Out of the corner of my eye, I see Kaelen materialize in the dining room. My time is up. But I raise my hand in the air, signaling him to give me a second.

I’m onto something. I know it. “For how long?” I press Cody.

He opens his mouth to answer but suddenly nothing comes out except a strange, mouse-like squeak.

“Cody?” I prompt.

“I…” He stumbles, jumping slightly when he, too, notices that Kaelen has arrived. I snap my fingers in front of his face, keeping him focused.

“How long have these numbers just been in your head?”

Cody rubs his hands on his pants, leaving behind a sweaty streak. “I … don’t know.”

I nod. “You do know.”

His eyes drift upward and to the left as he struggles to remember. “I…” He tries a third time.

“Think,” I command him. “Think hard.”

“I … guess since”—his eyes close—“I was about thirteen.”





47

SUBMERGED



I’m out of my seat, running into the kitchen before Cody even opens his eyes again. I tap on the glass countertop, bringing it out of its hibernation.

“Numbers,” I tell Kaelen, who is by my side in a flash. “She left the final clue in a sequence of numbers.”

With a swoop of his hand, Kaelen clears the clutter of virtual pictures, documents, and videos in front of us and opens a blank white tableau. I grab a pen device, just like the one in Cody’s lab, from a holster on the refrigerator door and scribble down the numbers Cody plays twice a week in the lottery.




“Are you sure about this?” Kaelen asks, tilting his head to read what I’ve written.

“Maxxer knows my brain is designed to pick up patterns.

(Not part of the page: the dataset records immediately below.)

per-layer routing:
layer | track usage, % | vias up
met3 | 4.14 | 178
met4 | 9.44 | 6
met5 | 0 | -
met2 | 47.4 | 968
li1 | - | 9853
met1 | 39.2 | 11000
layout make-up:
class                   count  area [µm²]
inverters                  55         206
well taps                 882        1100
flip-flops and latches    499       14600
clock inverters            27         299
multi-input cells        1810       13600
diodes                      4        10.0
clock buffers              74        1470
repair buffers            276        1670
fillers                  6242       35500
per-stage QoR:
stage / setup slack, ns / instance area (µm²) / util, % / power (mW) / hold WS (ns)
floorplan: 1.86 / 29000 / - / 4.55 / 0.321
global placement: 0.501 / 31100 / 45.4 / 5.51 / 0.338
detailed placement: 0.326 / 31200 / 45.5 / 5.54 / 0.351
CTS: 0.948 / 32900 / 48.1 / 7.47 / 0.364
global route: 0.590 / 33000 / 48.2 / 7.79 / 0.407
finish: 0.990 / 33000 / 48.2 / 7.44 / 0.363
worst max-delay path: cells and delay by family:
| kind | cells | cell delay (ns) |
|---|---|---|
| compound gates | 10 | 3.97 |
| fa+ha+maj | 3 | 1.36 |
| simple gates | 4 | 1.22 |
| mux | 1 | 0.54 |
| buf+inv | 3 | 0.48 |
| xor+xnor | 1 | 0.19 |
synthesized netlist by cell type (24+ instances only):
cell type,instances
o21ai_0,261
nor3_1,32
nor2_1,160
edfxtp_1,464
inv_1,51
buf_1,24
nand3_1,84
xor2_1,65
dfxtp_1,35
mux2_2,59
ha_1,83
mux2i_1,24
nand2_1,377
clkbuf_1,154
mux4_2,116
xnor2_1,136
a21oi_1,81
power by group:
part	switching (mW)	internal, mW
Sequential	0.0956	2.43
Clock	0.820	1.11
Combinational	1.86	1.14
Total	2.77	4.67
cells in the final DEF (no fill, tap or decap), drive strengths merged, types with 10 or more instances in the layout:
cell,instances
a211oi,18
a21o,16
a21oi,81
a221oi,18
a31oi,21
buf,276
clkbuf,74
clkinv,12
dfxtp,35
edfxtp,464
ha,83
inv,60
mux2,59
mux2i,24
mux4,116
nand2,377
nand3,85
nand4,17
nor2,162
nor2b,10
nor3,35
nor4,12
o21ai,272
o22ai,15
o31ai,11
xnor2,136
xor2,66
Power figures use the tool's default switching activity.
### config.mk
export PLATFORM = sky130hd
export DESIGN_NAME = mem_req_arbiter
export DESIGN_NICKNAME = d
export VERILOG_FILES = /design/src/axi_pkg.sv /design/src/mem_req_arbiter.sv
export VERILOG_INCLUDE_DIRS = /design/src
export SDC_FILE = /design/constraint.sdc
export NUM_CORES = 1
export LEC_CHECK = 0
export ABC_AREA = 1
export BUFFER_PORTS_ARGS = -buffer_cell sky130_fd_sc_hd__buf_4
export CAP_MARGIN = 20
export CORE_AREA = 2 2 160 162
export CTS_BUF_LIST = sky130_fd_sc_hd__clkbuf_16
export DETAILED_ROUTE_END_ITERATION = 16
export DIE_AREA = 0 0 162 164
export SLEW_MARGIN = 20
export SYNTH_ARGS = -nofsm -noshare
export SYNTH_HDL_FRONTEND = slang
export SYNTH_SLANG_ARGS = --single-unit
### constraint.sdc
create_clock -name i_aclk -period 1.1 [get_ports i_aclk]
set_input_delay 0.165 -clock i_aclk [delete_from_list [all_inputs] [get_ports i_aclk]]
set_output_delay 0.165 -clock i_aclk [all_outputs]
set_load 0.02 [all_outputs]
### src/axi_consts.svh
// single-beat AXI4 only: len 0, INCR bursts, OKAY responses; SRAM_DEPTH must be a power of two
`ifndef AXI_CONSTS_SVH
`define AXI_CONSTS_SVH

// --------------------
// bus widths
`define AXI_DATA_W     64
`define AXI_ADDR_W     32
`define AXI_STRB_W     (`AXI_DATA_W / 8)   // one strobe per byte lane
`define AXI_LEN_W      8

// --------------------
// protocol encodings
`define AXI_BURST_INCR 2'b01               // only burst type issued
`define AXI_RESP_OKAY  2'b00               // slave never reports errors

// --------------------
// memory and fetch port
`define SRAM_DEPTH     256                 // in 64-bit words
`define FETCH_SIZE     2'd2                // 4-byte instruction fetch

`endif

### src/axi_pkg.sv
// shared types for the memory subsystem; widths follow axi_consts.svh
`include "axi_consts.svh"

package axi_pkg;

  typedef logic [`AXI_ADDR_W-1:0] addr_t;   // byte address
  typedef logic [`AXI_DATA_W-1:0] data_t;
  typedef logic [`AXI_STRB_W-1:0] strb_t;   // byte enables
  typedef logic [1:0]             size_t;   // log2 of bytes per beat
  typedef logic [`AXI_LEN_W-1:0]  len_t;    // beats minus one

  typedef enum logic [2:0] {
    BR_IDLE,
    BR_RD_ADDR,
    BR_RD_DATA,
    BR_WR_ADDR,
    BR_WR_DATA,
    BR_WR_RESP
  } bridge_state_t;

  typedef enum logic [1:0] {
    SL_IDLE,
    SL_RD_RESP,
    SL_WR_DATA,
    SL_WR_RESP
  } slave_state_t;

endpackage

### src/mem_req_arbiter.sv
// request path is combinational; owner is latched at bus_addr_ok, so only one transaction may be open
`timescale 1ns/1ps
`include "axi_consts.svh"

module mem_req_arbiter (
  input  logic                     i_aclk,
  input  logic                     i_rst_n,
  input  logic                     i_if_req,
  input  axi_pkg::addr_t           i_if_addr,
  output logic                     o_if_addr_ok,
  output logic                     o_if_data_ok,
  output logic [`AXI_DATA_W/2-1:0] o_if_rdata,
  input  logic                     i_mem_req,
  input  logic                     i_mem_wr,
  input  axi_pkg::size_t           i_mem_size,
  input  axi_pkg::addr_t           i_mem_addr,
  input  axi_pkg::strb_t           i_mem_wstrb,
  input  axi_pkg::data_t           i_mem_wdata,
  output logic                     o_mem_addr_ok,
  output logic                     o_mem_data_ok,
  output axi_pkg::data_t           o_mem_rdata,
  output logic                     o_bus_req,
  output logic                     o_bus_wr,
  output axi_pkg::size_t           o_bus_size,
  output axi_pkg::addr_t           o_bus_addr,
  output axi_pkg::strb_t           o_bus_wstrb,
  output axi_pkg::data_t           o_bus_wdata,
  input  logic                     i_bus_addr_ok,
  input  logic                     i_bus_data_ok,
  input  axi_pkg::data_t           i_bus_rdata
);
  import axi_pkg::*;

  localparam size_t FETCH_SZ = `FETCH_SIZE;

  logic rr_data;      // set when the data port has priority
  logic sel_data;     // current winner
  logic owner_data;   // port of the open transaction
  logic half_hi;      // fetch wants the upper word half
  logic txn_open;     // between addr_ok and data_ok

  // --------------------
  // request side
  assign sel_data    = i_mem_req && (!i_if_req || rr_data);
  assign o_bus_req   = i_if_req || i_mem_req;
  assign o_bus_wr    = sel_data && i_mem_wr;                  // fetch never writes
  assign o_bus_size  = sel_data ? i_mem_size : FETCH_SZ;
  assign o_bus_addr  = sel_data ? i_mem_addr : i_if_addr;
  assign o_bus_wstrb = sel_data ? i_mem_wstrb : '0;
  assign o_bus_wdata = sel_data ? i_mem_wdata : '0;

  assign o_if_addr_ok  = i_bus_addr_ok && !sel_data;
  assign o_mem_addr_ok = i_bus_addr_ok && sel_data;

  always_ff @(posedge i_aclk) begin
    if (!i_rst_n) begin
      rr_data    <= 1'b0;
      owner_data <= 1'b0;
    end else if (i_bus_addr_ok) begin
      owner_data <= sel_data;
      if (i_if_req && i_mem_req) begin
        rr_data <= ~rr_data;                                  // loser goes first next time
      end
    end
  end

  always_ff @(posedge i_aclk) begin
    if (i_bus_addr_ok && !sel_data) begin
      half_hi <= i_if_addr[2];
    end
  end

  always_ff @(posedge i_aclk) begin
    if (!i_rst_n) begin
      txn_open <= 1'b0;
    end else if (i_bus_addr_ok) begin
      txn_open <= 1'b1;
    end else if (i_bus_data_ok) begin
      txn_open <= 1'b0;
    end
  end

  // --------------------
  // response side
  assign o_if_data_ok  = i_bus_data_ok && !owner_data;
  assign o_mem_data_ok = i_bus_data_ok && owner_data;
  assign o_if_rdata    = half_hi ? i_bus_rdata[`AXI_DATA_W-1:`AXI_DATA_W/2]
                                 : i_bus_rdata[`AXI_DATA_W/2-1:0];
  assign o_mem_rdata   = i_bus_rdata;

  // owner is overwritten only after its data_ok, so a response goes to one port
  a_one_owner: assert property (@(posedge i_aclk) disable iff (!i_rst_n)
    !(i_bus_data_ok && !txn_open) && !(i_bus_addr_ok && txn_open));

endmodule
===== src/axi_consts.svh =====
// single-beat AXI4 only: len 0, INCR bursts, OKAY responses; SRAM_DEPTH must be a power of two
`ifndef AXI_CONSTS_SVH
`define AXI_CONSTS_SVH

// --------------------
// bus widths
`define AXI_DATA_W     64
`define AXI_ADDR_W     32
`define AXI_STRB_W     (`AXI_DATA_W / 8)   // one strobe per byte lane
`define AXI_LEN_W      8

// --------------------
// protocol encodings
`define AXI_BURST_INCR 2'b01               // only burst type issued
`define AXI_RESP_OKAY  2'b00               // slave never reports errors

// --------------------
// memory and fetch port
`define SRAM_DEPTH     256                 // in 64-bit words
`define FETCH_SIZE     2'd2                // 4-byte instruction fetch

`endif


===== src/axi_pkg.sv =====
// shared types for the memory subsystem; widths follow axi_consts.svh
`include "axi_consts.svh"

package axi_pkg;

  typedef logic [`AXI_ADDR_W-1:0] addr_t;   // byte address
  typedef logic [`AXI_DATA_W-1:0] data_t;
  typedef logic [`AXI_STRB_W-1:0] strb_t;   // byte enables
  typedef logic [1:0]             size_t;   // log2 of bytes per beat
  typedef logic [`AXI_LEN_W-1:0]  len_t;    // beats minus one

  typedef enum logic [2:0] {
    BR_IDLE,
    BR_RD_ADDR,
    BR_RD_DATA,
    BR_WR_ADDR,
    BR_WR_DATA,
    BR_WR_RESP
  } bridge_state_t;

  typedef enum logic [1:0] {
    SL_IDLE,
    SL_RD_RESP,
    SL_WR_DATA,
    SL_WR_RESP
  } slave_state_t;

endpackage


===== src/axi4_master_bridge.sv =====
// one transaction outstanding; request is captured at addr_ok and issued as a len-0 INCR burst
`timescale 1ns/1ps
`include "axi_consts.svh"

module axi4_master_bridge (
  input  logic           i_aclk,
  input  logic           i_rst_n,
  input  logic           i_bus_req,
  input  logic           i_bus_wr,
  input  axi_pkg::size_t i_bus_size,
  input  axi_pkg::addr_t i_bus_addr,
  input  axi_pkg::strb_t i_bus_wstrb,
  input  axi_pkg::data_t i_bus_wdata,
  output logic           o_bus_addr_ok,
  output logic           o_bus_data_ok,
  output axi_pkg::data_t o_bus_rdata,
  output axi_pkg::addr_t o_awaddr,
  output axi_pkg::size_t o_awsize,
  output logic           o_awvalid,
  input  logic           i_awready,
  output axi_pkg::data_t o_wdata,
  output axi_pkg::strb_t o_wstrb,
  output logic           o_wlast,
  output logic           o_wvalid,
  input  logic           i_wready,
  input  logic           i_bvalid,
  input  logic [1:0]     i_bresp,
  output logic           o_bready,
  output axi_pkg::addr_t o_araddr,
  output axi_pkg::size_t o_arsize,
  output logic           o_arvalid,
  input  logic           i_arready,
  input  logic           i_rvalid,
  input  axi_pkg::data_t i_rdata,
  input  logic [1:0]     i_rresp,
  input  logic           i_rlast,
  output logic           o_rready
);
  import axi_pkg::*;

  localparam len_t BURST_LEN = '0;   // single beat

  bridge_state_t state;
  addr_t         addr_q;
  size_t         size_q;
  strb_t         strb_q;
  data_t         wdata_q;
  data_t         rdata_q;
  logic          aw_fire;
  logic          w_fire;
  logic          b_fire;
  logic          ar_fire;
  logic          r_fire;

  assign aw_fire = o_awvalid && i_awready;
  assign w_fire  = o_wvalid && i_wready;
  assign b_fire  = o_bready && i_bvalid;
  assign ar_fire = o_arvalid && i_arready;
  assign r_fire  = o_rready && i_rvalid;

  // --------------------
  // transaction FSM
  always_ff @(posedge i_aclk) begin
    if (!i_rst_n) begin
      state <= BR_IDLE;
    end else begin
      case (state)
        BR_IDLE:    if (i_bus_req) state <= i_bus_wr ? BR_WR_ADDR : BR_RD_ADDR;
        BR_RD_ADDR: if (ar_fire) state <= BR_RD_DATA;
        BR_RD_DATA: if (r_fire) state <= BR_IDLE;
        BR_WR_ADDR: if (aw_fire) state <= BR_WR_DATA;
        BR_WR_DATA: if (w_fire) state <= BR_WR_RESP;
        BR_WR_RESP: if (b_fire) state <= BR_IDLE;
        default:    state <= BR_IDLE;
      endcase
    end
  end

  always_ff @(posedge i_aclk) begin
    if (o_bus_addr_ok) begin
      addr_q  <= i_bus_addr;
      size_q  <= i_bus_size;
      strb_q  <= i_bus_wstrb;
      wdata_q <= i_bus_wdata;
    end
    if (r_fire) begin
      rdata_q <= i_rdata;
    end
  end

  // --------------------
  // AXI channels
  assign o_arvalid = (state == BR_RD_ADDR);
  assign o_araddr  = addr_q;
  assign o_arsize  = size_q;
  assign o_rready  = (state == BR_RD_DATA);
  assign o_awvalid = (state == BR_WR_ADDR);
  assign o_awaddr  = addr_q;
  assign o_awsize  = size_q;
  assign o_wvalid  = (state == BR_WR_DATA);
  assign o_wdata   = wdata_q;
  assign o_wstrb   = strb_q;
  assign o_wlast   = (BURST_LEN == '0);          // every beat is the last one
  assign o_bready  = (state == BR_WR_RESP);

  // requester side
  assign o_bus_addr_ok = (state == BR_IDLE) && i_bus_req;
  assign o_bus_data_ok = r_fire || b_fire;
  assign o_bus_rdata   = r_fire ? i_rdata : rdata_q;   // holds last read word afterwards

  a_ar_held: assert property (@(posedge i_aclk) disable iff (!i_rst_n)
    o_arvalid && !i_arready |=> o_arvalid);
  a_aw_held: assert property (@(posedge i_aclk) disable iff (!i_rst_n)
    o_awvalid && !i_awready |=> o_awvalid);
  a_w_held: assert property (@(posedge i_aclk) disable iff (!i_rst_n)
    o_wvalid && !i_wready |=> o_wvalid);
  a_r_single: assert property (@(posedge i_aclk) disable iff (!i_rst_n)
    r_fire |-> i_rlast && (i_rresp == `AXI_RESP_OKAY));
  a_b_okay: assert property (@(posedge i_aclk) disable iff (!i_rst_n)
    b_fire |-> (i_bresp == `AXI_RESP_OKAY));

endmodule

It only makes sense that she would try to speak to me in numbers.”

I study the sequence, immediately noticing they are listed in ascending order. “Cody!” I call back toward the living room. “Is this the order you remember them in?”

Silence follows and I lean around the corner of the kitchen wall to see that Cody is still sitting on the couch staring into space, looking dazed.

“Cody?” I repeat.

“No.” I hear his quiet mumble. And then, “The lotto machine puts them in that order when it prints the ticket.”

“So what order do you remember them in?”

He doesn’t reply for a minute. I think he’s gone into shock. Nineteen years of his life he’s been carrying this around. Never knowing what it was. Never understanding why. Never expecting that eventually a girl would appear out of thin air, claiming to be from another century, asking him about a series of seemingly insignificant numbers in his mind, telling him that they mean something. That they lead to something.

I guess I can’t fault him for feeling just the slightest bit stupefied.

But finally, he speaks. His voice faint. Trancelike. He lists the numbers one by one, pausing for long stretches of time between them. As though reciting each digit robs him of every ounce of energy he has left and he has to wait until he can replenish before starting again.